Unnamed sources told the Washington Post that Biden intended to announce the new student debt forgiveness plan at the University of Delaware’s graduation ceremony but postponed the decision after a school shooting in Uvalde, Texas. As the Daily Caller notes, the debt forgiveness plan, which would “forgive $10,000 of student loan debt per borrower,”
would apply to Americans who in the year prior made under $150,000 and to married Americans who made under $300,000 in joint filings. The debt forgiveness plan is not final and still subject to change….President Joe Biden extended a moratorium on student debt payments during the COVID-19 pandemic in April through Aug. 31. If the new forgiveness plan is confirmed, it is uncertain whether the moratorium would be lifted or extended
Writing off student loans redistributes wealth from working-class taxpayers to well-paid young lawyers, doctors, and professionals. As the Daily Caller observes, “the vast majority of student debt is held by upper-middle class” people, such as young lawyers and physicians. Graduate and professional students, such as future lawyers and doctors, can borrow far more than undergraduates, in federal student loans. There are caps limiting how much most undergraduates can borrow, but no caps for graduate and professional students.

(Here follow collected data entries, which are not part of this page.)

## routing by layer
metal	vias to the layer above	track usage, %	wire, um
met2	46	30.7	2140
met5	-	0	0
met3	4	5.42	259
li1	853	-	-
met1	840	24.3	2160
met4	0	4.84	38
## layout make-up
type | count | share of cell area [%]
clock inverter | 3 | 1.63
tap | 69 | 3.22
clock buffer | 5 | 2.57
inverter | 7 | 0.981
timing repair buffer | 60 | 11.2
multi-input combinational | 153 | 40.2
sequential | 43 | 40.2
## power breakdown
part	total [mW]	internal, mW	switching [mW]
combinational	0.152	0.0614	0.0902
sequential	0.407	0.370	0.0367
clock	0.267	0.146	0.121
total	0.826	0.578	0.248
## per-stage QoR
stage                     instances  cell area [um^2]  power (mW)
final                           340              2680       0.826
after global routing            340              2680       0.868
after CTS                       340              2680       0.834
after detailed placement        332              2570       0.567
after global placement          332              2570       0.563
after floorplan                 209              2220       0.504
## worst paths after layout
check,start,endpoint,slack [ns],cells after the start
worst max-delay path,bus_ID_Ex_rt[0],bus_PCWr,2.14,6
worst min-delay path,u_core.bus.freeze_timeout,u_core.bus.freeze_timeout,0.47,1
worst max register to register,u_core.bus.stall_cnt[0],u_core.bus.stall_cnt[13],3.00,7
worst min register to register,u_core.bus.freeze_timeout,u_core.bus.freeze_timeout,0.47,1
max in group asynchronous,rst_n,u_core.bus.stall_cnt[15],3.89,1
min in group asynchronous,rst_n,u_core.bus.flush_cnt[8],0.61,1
`src/rtl/window_button_decoder.sv`:
```
// window_button_decoder
//   Input conditioning for the car window controller. Synchronises the raw
//   up/down/limit contacts, debounces the two buttons, classifies presses as
//   manual or auto (long press) and drives a registered 3-bit command word.
//
// Parameters
//   DEBOUNCE_CYCLES      consecutive stable cycles before a debounced level flips
//   LONG_PRESS_CYCLES    hold length at or above which a release enters auto mode
//   AUTO_TIMEOUT_CYCLES  cycles an auto command stays asserted
//   CNT_W                width of the hold and auto counters
//
// Ports
//   clk       in   system clock, rising edge
//   rst       in   asynchronous active-high reset
//   btn_up    in   raw up switch (async, bouncy)
//   btn_down  in   raw down switch (async, bouncy)
//   limit     in   raw end-stop switch (async)
//   i[2:0]    out  {auto, down, up}; up and down are never high together
//
// Build option
//   WINDOW_AUTO_EN  when defined, long-press auto mode is compiled in; when
//                   undefined, releases always return to IDLE and i[2] is 0.

module window_button_decoder #(
    parameter int DEBOUNCE_CYCLES     = 16,
    parameter int LONG_PRESS_CYCLES   = 1000,
    parameter int AUTO_TIMEOUT_CYCLES = 4000,
    parameter int CNT_W               = 16
) (
    input  logic       clk,
    input  logic       rst,
    input  logic       btn_up,
    input  logic       btn_down,
    input  logic       limit,
    output logic [2:0] i
);

    localparam int DB_W = $clog2(DEBOUNCE_CYCLES) + 1;
    localparam logic [DB_W-1:0] DB_LAST = DB_W'(DEBOUNCE_CYCLES - 1);

    if (DEBOUNCE_CYCLES < 1 ||
        CNT_W < $clog2(LONG_PRESS_CYCLES + 1) ||
        CNT_W < $clog2(AUTO_TIMEOUT_CYCLES)) begin : g_param_check
        $error("window_button_decoder: invalid DEBOUNCE_CYCLES or CNT_W too narrow");
    end

    // ------------------------------------------------------------------
    // 2-flop synchronisers: bit 0 up, bit 1 down, bit 2 limit
    // ------------------------------------------------------------------
    logic [2:0] sync1;
    logic [2:0] sync2;

    always_ff @(posedge clk or posedge rst) begin
        if (rst) begin
            sync1 <= '0;
            sync2 <= '0;
        end else begin
            sync1 <= {limit, btn_down, btn_up};
            sync2 <= sync1;
        end
    end

    logic s_lim;
    assign s_lim = sync2[2];

    // ------------------------------------------------------------------
    // Debounce: counter runs only while the synchronised level differs from
    // the debounced level; the DEBOUNCE_CYCLES-th differing cycle flips it.
    // ------------------------------------------------------------------
    function automatic logic [DB_W:0] db_step(input logic lvl,
                                              input logic cur,
                                              input logic [DB_W-1:0] cnt);
        logic [DB_W:0] r;
        if (lvl == cur)
            r = {cur, {DB_W{1'b0}}};
        else if (cnt == DB_LAST)
            r = {~cur, {DB_W{1'b0}}};
        else
            r = {cur, cnt + 1'b1};
        return r;
    endfunction

    logic            deb_up;
    logic            deb_dn;
    logic [DB_W-1:0] db_cnt_up;
    logic [DB_W-1:0] db_cnt_dn;

    always_ff @(posedge clk or posedge rst) begin
        if (rst) begin
            deb_up    <= 1'b0;
            deb_dn    <= 1'b0;
            db_cnt_up <= '0;
            db_cnt_dn <= '0;
        end else begin
            {deb_up, db_cnt_up} <= db_step(sync2[0], deb_up, db_cnt_up);
            {deb_dn, db_cnt_dn} <= db_step(sync2[1], deb_dn, db_cnt_dn);
        end
    end

    // ------------------------------------------------------------------
    // Command FSM
    // ------------------------------------------------------------------
`ifdef WINDOW_AUTO_EN
    typedef enum logic [2:0] {
        IDLE, MAN_UP, MAN_DOWN, AUTO_UP, AUTO_DOWN, LOCKOUT
    } state_t;

    localparam logic [CNT_W-1:0] LONG_TH   = CNT_W'(LONG_PRESS_CYCLES);
    localparam logic [CNT_W-1:0] AUTO_LAST = CNT_W'(AUTO_TIMEOUT_CYCLES - 1);

    logic [CNT_W-1:0] hold_cnt, hold_n;
    logic [CNT_W-1:0] auto_cnt, auto_n;
    logic             deb_up_q, deb_dn_q;
    logic             press_rise;

    // A fresh debounced press (either button) cancels auto mode.
    assign press_rise = (deb_up & ~deb_up_q) | (deb_dn & ~deb_dn_q);
`else
    typedef enum logic [1:0] {
        IDLE, MAN_UP, MAN_DOWN, LOCKOUT
    } state_t;
`endif

    state_t     state, state_n;
    logic [2:0] i_n;

    always_ff @(posedge clk or posedge rst) begin
        if (rst) begin
            state    <= IDLE;
            i        <= '0;
`ifdef WINDOW_AUTO_EN
            hold_cnt <= '0;
            auto_cnt <= '0;
            deb_up_q <= 1'b0;
            deb_dn_q <= 1'b0;
`endif
        end else begin
            state    <= state_n;
            i        <= i_n;
`ifdef WINDOW_AUTO_EN
            hold_cnt <= hold_n;
            auto_cnt <= auto_n;
            deb_up_q <= deb_up;
            deb_dn_q <= deb_dn;
`endif
        end
    end

    always_comb begin
        state_n = state;
`ifdef WINDOW_AUTO_EN
        hold_n  = hold_cnt;
        auto_n  = auto_cnt;
`endif
        case (state)
            IDLE: begin
                if (deb_up && deb_dn) begin
                    state_n = LOCKOUT;
                end else if (deb_up) begin
                    state_n = MAN_UP;
`ifdef WINDOW_AUTO_EN
                    hold_n  = '0;
`endif
                end else if (deb_dn) begin
                    state_n = MAN_DOWN;
`ifdef WINDOW_AUTO_EN
                    hold_n  = '0;
`endif
                end
            end
            MAN_UP, MAN_DOWN: begin
`ifdef WINDOW_AUTO_EN
                hold_n = (hold_cnt >= LONG_TH) ? hold_cnt : hold_cnt + 1'b1;
`endif
                if (s_lim) begin
                    state_n = LOCKOUT;
                end else if ((state == MAN_UP) ? deb_dn : deb_up) begin
                    state_n = LOCKOUT;
                end else if ((state == MAN_UP) ? !deb_up : !deb_dn) begin
                    state_n = IDLE;
`ifdef WINDOW_AUTO_EN
                    if (hold_cnt >= LONG_TH) begin
                        state_n = (state == MAN_UP) ? AUTO_UP : AUTO_DOWN;
                        auto_n  = '0;
                    end
`endif
                end
            end
`ifdef WINDOW_AUTO_EN
            AUTO_UP, AUTO_DOWN: begin
                auto_n = auto_cnt + 1'b1;
                if (s_lim || press_rise)
                    state_n = LOCKOUT;
                else if (auto_cnt == AUTO_LAST)
                    state_n = IDLE;
            end
`endif
            LOCKOUT: begin
                if (!deb_up && !deb_dn)
                    state_n = IDLE;
            end
            default: state_n = IDLE;
        endcase

        // Output is decoded from the next state and registered with it, so
        // i changes on the same edge as the state and never glitches.
        i_n = '0;
        case (state_n)
            MAN_UP:    i_n = 3'b001;
            MAN_DOWN:  i_n = 3'b010;
`ifdef WINDOW_AUTO_EN
            AUTO_UP:   i_n = 3'b101;
            AUTO_DOWN: i_n = 3'b110;
`endif
            default:   i_n = 3'b000;
        endcase
    end

endmodule

```
<file path="config.mk">
export PLATFORM = sky130hd
export DESIGN_NAME = mod_sub_borrow_pipe
export DESIGN_NICKNAME = d
export VERILOG_FILES = /design/src/rtl/mod_arith_pkg.sv /design/src/rtl/mod_pipe_slice.sv /design/src/rtl/mod_sub_borrow_pipe.sv
export SDC_FILE = /design/constraint.sdc
export NUM_CORES = 1
export LEC_CHECK = 0
export ABC_CLOCK_PERIOD_IN_PS = 4300
export CAP_MARGIN = 25
export CORE_ASPECT_RATIO = 0.7
export CORE_MARGIN = 5
export CORE_UTILIZATION = 45
export CTS_CLUSTER_SIZE = 30
export DETAILED_ROUTE_END_ITERATION = 10
export PLACE_DENSITY = 0.73
export SETUP_SLACK_MARGIN = 0.3
export SYNTH_ARGS = -nofsm -noshare
export SYNTH_HDL_FRONTEND = slang
export SYNTH_SLANG_ARGS = --single-unit
</file>
<file path="constraint.sdc">
create_clock -name clk -period 4.3 [get_ports clk]
set_clock_uncertainty 0.1 [all_clocks]
set_input_delay 0.645 -clock clk [delete_from_list [all_inputs] [get_ports clk]]
set_output_delay 0.645 -clock clk [all_outputs]
set_load 0.02 [all_outputs]
</file>
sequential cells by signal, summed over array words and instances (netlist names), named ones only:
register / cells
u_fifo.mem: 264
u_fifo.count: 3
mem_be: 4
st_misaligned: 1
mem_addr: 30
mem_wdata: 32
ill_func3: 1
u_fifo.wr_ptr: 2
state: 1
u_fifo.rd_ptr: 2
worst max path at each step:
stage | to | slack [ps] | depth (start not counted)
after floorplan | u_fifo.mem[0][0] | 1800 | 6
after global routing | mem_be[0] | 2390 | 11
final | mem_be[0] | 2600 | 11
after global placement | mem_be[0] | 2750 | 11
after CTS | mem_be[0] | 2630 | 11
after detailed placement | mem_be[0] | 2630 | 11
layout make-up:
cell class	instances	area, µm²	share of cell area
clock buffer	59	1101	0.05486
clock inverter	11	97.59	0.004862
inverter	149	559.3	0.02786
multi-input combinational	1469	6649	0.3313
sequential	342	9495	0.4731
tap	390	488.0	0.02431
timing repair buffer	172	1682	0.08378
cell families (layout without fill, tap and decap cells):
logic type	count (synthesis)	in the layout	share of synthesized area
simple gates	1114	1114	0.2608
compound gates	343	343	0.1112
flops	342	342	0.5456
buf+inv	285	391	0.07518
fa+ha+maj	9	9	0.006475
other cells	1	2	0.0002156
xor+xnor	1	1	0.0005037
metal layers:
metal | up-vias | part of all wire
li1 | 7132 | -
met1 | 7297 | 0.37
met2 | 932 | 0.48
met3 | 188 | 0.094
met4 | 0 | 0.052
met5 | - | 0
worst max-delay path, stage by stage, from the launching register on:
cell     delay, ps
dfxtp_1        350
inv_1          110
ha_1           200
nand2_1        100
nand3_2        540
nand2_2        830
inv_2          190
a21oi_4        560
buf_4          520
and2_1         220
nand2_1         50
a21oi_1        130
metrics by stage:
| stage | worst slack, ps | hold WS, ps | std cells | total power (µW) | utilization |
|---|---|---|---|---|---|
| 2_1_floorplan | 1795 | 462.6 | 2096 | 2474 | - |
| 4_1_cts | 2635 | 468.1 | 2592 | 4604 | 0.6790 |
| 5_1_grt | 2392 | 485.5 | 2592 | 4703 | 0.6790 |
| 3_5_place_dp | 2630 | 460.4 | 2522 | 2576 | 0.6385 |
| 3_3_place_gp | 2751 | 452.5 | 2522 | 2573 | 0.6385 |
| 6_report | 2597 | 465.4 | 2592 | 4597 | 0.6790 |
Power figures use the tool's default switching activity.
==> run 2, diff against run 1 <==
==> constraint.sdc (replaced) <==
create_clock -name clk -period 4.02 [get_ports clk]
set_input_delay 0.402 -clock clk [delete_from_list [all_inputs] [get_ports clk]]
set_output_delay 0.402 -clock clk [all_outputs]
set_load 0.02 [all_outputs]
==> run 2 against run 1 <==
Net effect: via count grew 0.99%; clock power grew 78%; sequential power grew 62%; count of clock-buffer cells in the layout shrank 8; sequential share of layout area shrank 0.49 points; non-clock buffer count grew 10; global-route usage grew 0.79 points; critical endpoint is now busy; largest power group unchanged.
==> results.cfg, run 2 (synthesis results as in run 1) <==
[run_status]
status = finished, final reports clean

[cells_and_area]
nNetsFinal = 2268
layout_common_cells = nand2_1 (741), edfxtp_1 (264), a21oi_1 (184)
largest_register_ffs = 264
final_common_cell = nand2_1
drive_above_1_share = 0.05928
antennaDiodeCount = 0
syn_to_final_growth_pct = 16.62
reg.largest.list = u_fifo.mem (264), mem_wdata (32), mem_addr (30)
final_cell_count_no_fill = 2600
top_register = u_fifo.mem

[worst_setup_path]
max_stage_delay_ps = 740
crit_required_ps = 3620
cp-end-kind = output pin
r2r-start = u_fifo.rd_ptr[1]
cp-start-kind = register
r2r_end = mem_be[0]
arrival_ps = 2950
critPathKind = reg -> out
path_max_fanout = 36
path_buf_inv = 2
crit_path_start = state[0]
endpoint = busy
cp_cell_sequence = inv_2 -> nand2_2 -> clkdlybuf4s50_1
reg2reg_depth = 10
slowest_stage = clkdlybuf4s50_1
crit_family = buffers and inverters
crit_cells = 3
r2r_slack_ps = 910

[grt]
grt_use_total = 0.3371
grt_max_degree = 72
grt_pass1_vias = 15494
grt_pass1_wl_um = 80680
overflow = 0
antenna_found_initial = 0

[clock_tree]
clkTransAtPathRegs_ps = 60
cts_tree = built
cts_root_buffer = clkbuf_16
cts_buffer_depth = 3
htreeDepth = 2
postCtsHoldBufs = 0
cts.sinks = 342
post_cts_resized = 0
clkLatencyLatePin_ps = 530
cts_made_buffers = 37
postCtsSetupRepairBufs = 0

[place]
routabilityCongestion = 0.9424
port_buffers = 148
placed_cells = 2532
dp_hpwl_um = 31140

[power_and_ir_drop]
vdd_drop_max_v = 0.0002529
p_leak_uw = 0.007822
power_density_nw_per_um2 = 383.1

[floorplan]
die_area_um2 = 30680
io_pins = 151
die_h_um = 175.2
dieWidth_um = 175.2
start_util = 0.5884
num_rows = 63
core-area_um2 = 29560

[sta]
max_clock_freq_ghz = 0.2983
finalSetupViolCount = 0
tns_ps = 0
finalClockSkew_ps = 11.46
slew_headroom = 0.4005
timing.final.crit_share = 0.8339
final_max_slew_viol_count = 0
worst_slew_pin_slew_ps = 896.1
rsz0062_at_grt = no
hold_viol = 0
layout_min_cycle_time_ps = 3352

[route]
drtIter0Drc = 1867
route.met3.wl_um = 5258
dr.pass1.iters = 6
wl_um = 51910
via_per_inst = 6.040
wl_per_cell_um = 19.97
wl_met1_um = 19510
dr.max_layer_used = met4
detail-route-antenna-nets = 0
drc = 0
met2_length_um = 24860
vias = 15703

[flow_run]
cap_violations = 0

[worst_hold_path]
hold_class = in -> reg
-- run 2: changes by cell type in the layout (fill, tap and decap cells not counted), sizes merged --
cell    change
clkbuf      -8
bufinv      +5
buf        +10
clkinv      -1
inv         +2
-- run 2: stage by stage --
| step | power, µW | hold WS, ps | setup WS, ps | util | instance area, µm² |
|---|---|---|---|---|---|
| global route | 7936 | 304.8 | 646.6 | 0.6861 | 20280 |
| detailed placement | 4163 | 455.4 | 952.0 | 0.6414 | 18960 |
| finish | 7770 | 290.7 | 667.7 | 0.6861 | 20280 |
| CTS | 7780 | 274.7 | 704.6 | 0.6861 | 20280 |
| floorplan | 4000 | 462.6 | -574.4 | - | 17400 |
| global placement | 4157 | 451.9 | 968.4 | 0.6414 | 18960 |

Writing off student loans would increase the general inflation rate, according to an article in the Washington Post.
Andrew Gillen of the Texas Public Policy Foundation argues that it is illegal for Biden to write off student loans or cancel student loan obligations, because that is beyond what Congress intended presidents to be able to do, and relies on a loophole that doesn’t apply to post-2010 student loans.
Financial aid expert Mark Kantrowitz also argues that student loan forgiveness by executive order is illegal.